[Saved entries]
○ ○ ○
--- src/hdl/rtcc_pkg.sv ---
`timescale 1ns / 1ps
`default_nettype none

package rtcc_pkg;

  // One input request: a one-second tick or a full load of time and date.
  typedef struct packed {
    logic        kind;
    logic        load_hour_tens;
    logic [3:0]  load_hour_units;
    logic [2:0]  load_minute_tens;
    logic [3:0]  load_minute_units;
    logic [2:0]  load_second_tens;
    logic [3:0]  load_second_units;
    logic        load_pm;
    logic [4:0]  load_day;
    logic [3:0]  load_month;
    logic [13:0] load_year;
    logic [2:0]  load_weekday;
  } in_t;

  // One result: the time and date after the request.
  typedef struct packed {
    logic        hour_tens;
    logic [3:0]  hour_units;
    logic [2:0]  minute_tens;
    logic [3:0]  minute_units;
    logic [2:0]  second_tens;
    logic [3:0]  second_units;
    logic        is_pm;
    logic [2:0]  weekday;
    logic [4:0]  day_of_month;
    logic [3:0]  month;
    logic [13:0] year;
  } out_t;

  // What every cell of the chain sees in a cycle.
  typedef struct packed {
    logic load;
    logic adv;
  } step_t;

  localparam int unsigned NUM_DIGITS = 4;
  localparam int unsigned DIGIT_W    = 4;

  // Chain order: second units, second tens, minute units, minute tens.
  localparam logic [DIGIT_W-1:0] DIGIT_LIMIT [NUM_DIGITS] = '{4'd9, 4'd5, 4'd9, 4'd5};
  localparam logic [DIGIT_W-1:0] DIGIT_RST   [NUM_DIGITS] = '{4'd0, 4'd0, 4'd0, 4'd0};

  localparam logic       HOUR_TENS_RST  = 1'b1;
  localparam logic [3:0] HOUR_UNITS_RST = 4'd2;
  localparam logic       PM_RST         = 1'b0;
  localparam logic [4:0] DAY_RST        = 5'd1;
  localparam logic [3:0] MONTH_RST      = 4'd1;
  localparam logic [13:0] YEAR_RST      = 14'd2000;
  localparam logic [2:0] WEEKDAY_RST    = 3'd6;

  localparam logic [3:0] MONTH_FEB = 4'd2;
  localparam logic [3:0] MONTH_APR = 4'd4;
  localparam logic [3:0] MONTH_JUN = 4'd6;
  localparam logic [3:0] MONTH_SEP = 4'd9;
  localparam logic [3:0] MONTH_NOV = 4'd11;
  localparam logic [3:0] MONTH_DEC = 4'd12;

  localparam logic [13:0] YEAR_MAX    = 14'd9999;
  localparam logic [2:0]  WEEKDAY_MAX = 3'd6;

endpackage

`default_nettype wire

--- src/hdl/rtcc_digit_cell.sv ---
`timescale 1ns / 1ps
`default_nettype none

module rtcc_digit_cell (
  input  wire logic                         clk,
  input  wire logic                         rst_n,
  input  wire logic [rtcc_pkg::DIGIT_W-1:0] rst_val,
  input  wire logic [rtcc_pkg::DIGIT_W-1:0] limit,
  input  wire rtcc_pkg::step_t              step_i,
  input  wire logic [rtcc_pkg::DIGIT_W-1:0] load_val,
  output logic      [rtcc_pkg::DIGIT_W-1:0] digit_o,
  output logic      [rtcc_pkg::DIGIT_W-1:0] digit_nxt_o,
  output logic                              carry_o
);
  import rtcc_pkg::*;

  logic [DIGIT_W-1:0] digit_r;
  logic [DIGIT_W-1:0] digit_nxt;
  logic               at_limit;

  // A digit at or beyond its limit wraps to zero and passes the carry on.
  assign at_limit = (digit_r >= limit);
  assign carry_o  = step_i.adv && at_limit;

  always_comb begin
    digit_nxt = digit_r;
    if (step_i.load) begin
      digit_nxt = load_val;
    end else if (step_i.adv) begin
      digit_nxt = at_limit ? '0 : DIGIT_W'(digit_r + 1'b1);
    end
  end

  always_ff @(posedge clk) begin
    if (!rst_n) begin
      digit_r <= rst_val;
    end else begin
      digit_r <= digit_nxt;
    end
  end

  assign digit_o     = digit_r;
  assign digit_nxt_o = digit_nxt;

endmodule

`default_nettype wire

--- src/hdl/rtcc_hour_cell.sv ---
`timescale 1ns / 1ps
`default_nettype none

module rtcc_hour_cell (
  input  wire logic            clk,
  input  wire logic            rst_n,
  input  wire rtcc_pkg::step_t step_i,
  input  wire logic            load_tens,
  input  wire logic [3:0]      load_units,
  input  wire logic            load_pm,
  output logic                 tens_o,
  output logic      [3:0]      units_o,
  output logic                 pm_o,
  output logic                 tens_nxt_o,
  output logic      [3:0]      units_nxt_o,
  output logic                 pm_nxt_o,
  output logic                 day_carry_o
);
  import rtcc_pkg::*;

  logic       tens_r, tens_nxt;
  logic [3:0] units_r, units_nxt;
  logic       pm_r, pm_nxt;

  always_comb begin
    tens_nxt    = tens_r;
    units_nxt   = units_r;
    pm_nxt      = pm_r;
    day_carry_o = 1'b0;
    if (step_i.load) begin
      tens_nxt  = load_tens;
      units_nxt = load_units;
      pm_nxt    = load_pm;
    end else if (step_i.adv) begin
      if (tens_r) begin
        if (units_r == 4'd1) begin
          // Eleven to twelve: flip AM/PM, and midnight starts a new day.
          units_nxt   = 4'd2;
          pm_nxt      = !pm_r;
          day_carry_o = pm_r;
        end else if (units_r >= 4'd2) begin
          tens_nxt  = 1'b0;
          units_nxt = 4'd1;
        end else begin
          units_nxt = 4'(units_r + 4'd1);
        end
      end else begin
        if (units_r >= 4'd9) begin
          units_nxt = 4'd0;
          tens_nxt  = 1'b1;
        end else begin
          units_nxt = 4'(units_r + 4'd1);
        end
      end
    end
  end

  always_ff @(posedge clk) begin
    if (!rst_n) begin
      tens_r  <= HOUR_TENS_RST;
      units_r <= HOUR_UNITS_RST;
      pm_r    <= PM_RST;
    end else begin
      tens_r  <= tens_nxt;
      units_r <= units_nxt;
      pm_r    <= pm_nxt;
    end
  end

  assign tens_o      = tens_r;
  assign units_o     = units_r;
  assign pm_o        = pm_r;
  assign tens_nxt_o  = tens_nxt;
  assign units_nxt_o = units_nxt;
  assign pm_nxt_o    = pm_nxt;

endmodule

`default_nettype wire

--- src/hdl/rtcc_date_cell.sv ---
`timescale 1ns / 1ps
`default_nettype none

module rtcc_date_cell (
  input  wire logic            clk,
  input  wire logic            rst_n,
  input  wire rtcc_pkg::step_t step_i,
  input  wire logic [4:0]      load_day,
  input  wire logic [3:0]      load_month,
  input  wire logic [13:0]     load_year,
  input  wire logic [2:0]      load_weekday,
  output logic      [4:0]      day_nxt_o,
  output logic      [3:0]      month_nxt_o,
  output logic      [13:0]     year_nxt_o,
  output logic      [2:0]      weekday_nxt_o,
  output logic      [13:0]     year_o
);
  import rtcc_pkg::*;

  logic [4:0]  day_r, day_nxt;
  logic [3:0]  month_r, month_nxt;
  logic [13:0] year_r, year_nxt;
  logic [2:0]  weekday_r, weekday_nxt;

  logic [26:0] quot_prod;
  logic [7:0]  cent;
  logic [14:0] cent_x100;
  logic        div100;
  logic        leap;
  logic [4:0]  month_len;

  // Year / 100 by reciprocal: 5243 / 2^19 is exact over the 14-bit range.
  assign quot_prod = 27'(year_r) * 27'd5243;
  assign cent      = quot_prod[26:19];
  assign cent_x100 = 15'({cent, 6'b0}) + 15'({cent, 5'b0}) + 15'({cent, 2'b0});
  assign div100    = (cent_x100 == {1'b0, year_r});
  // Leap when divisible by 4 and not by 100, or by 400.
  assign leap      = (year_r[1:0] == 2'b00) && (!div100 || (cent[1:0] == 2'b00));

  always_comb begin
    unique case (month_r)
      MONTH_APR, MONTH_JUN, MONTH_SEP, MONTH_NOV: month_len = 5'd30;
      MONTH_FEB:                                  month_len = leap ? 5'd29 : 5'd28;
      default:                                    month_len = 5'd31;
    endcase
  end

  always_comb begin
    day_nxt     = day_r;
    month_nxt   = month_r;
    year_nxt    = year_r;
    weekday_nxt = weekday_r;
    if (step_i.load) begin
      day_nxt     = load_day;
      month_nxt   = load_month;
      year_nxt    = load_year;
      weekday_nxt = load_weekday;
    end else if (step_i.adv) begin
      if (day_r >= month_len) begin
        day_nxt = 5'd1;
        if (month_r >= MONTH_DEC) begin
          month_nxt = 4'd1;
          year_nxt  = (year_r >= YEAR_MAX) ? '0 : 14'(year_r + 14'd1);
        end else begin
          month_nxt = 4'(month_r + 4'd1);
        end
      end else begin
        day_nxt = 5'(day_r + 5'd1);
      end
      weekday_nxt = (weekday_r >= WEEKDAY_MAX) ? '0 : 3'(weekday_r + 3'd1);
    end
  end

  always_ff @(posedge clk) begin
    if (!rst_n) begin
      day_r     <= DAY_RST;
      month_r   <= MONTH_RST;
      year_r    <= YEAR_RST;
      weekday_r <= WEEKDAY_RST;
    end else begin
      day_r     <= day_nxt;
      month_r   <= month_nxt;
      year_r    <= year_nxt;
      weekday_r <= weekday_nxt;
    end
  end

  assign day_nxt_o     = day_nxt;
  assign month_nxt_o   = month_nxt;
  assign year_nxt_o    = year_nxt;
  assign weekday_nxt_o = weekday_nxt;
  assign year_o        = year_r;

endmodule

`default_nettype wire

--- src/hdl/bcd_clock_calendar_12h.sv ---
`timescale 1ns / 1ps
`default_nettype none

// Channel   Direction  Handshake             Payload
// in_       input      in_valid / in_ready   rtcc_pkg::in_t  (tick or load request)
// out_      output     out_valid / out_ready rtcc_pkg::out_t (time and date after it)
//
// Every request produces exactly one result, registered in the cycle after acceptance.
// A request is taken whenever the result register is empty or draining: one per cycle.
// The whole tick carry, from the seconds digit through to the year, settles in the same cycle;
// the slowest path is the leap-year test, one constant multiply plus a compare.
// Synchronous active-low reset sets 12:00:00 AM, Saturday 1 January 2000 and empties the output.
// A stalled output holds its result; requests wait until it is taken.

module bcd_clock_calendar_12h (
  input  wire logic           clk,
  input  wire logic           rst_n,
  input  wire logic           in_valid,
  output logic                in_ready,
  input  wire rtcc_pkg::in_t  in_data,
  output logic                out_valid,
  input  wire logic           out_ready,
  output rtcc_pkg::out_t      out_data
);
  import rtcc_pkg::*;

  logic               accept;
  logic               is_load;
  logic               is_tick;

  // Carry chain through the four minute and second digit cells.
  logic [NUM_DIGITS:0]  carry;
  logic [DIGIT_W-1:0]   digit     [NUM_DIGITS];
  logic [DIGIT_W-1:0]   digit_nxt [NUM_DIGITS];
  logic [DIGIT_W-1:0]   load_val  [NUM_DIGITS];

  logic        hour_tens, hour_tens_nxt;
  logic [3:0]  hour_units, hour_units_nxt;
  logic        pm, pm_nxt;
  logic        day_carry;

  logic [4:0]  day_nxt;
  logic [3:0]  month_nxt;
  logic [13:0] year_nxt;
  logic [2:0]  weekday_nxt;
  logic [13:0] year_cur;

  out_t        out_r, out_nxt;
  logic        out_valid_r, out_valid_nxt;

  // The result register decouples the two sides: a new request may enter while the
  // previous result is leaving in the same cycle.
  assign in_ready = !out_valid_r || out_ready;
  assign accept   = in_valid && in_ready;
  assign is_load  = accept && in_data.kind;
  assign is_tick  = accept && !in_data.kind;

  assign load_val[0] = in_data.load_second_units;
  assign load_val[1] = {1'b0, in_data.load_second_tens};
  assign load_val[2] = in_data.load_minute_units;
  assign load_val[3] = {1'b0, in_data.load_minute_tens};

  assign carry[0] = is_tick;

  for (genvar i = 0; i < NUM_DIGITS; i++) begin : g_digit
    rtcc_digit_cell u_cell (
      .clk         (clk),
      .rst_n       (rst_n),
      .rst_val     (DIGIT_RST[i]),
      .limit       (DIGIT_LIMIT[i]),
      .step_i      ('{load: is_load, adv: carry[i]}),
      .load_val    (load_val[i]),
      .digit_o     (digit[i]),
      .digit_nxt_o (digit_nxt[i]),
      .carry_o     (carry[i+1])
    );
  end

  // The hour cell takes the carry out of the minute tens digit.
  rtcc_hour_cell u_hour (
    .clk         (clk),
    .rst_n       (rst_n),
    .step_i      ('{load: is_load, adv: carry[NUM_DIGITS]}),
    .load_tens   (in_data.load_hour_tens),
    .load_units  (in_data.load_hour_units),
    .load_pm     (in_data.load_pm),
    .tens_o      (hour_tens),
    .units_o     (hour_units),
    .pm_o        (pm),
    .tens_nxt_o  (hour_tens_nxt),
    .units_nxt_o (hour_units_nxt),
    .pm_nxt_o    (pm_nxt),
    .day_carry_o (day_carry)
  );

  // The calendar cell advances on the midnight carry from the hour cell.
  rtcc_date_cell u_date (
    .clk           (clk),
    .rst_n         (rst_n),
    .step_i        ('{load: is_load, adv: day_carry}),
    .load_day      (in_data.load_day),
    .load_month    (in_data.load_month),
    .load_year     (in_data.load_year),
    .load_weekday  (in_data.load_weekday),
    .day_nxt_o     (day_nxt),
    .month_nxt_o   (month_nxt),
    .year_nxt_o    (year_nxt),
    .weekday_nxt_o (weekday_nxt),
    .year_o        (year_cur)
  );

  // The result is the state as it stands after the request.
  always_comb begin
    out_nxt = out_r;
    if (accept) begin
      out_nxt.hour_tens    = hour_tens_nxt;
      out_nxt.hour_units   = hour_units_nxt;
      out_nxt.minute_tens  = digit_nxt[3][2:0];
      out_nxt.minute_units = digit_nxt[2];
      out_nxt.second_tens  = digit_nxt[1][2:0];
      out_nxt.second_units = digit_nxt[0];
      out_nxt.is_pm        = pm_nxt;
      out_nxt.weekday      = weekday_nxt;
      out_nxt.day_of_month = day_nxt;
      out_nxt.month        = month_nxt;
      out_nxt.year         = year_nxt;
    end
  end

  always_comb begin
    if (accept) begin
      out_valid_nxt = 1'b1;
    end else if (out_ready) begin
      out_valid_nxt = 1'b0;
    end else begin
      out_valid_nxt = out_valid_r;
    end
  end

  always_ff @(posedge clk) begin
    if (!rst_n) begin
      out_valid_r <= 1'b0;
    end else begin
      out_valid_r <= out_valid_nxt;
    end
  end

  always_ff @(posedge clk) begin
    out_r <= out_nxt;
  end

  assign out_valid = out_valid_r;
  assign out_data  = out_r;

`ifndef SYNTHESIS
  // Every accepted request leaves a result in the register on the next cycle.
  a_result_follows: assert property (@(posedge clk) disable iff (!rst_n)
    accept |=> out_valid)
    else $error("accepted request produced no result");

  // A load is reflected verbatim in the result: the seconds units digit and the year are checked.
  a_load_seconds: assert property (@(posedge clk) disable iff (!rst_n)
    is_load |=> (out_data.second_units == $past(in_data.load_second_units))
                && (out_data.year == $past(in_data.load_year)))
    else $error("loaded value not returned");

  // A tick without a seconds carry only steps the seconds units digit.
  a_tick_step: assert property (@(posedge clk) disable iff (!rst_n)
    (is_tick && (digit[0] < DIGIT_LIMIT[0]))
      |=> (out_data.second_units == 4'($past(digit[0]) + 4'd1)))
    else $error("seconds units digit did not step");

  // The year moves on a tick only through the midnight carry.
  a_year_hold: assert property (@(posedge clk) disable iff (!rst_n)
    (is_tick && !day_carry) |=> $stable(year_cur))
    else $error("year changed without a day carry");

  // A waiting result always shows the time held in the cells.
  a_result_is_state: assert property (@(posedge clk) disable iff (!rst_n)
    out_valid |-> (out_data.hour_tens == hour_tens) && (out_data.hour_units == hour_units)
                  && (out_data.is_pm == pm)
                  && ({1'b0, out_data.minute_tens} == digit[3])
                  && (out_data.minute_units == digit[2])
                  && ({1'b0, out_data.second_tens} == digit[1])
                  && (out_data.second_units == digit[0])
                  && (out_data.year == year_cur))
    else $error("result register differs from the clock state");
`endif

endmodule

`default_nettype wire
○ ○ ○
■ **Exercise instructions**
Pick out the lines above containing the word "unsigned", then copy them.

■ **Response for this exercise**
  localparam int unsigned NUM_DIGITS = 4;
  localparam int unsigned DIGIT_W    = 4;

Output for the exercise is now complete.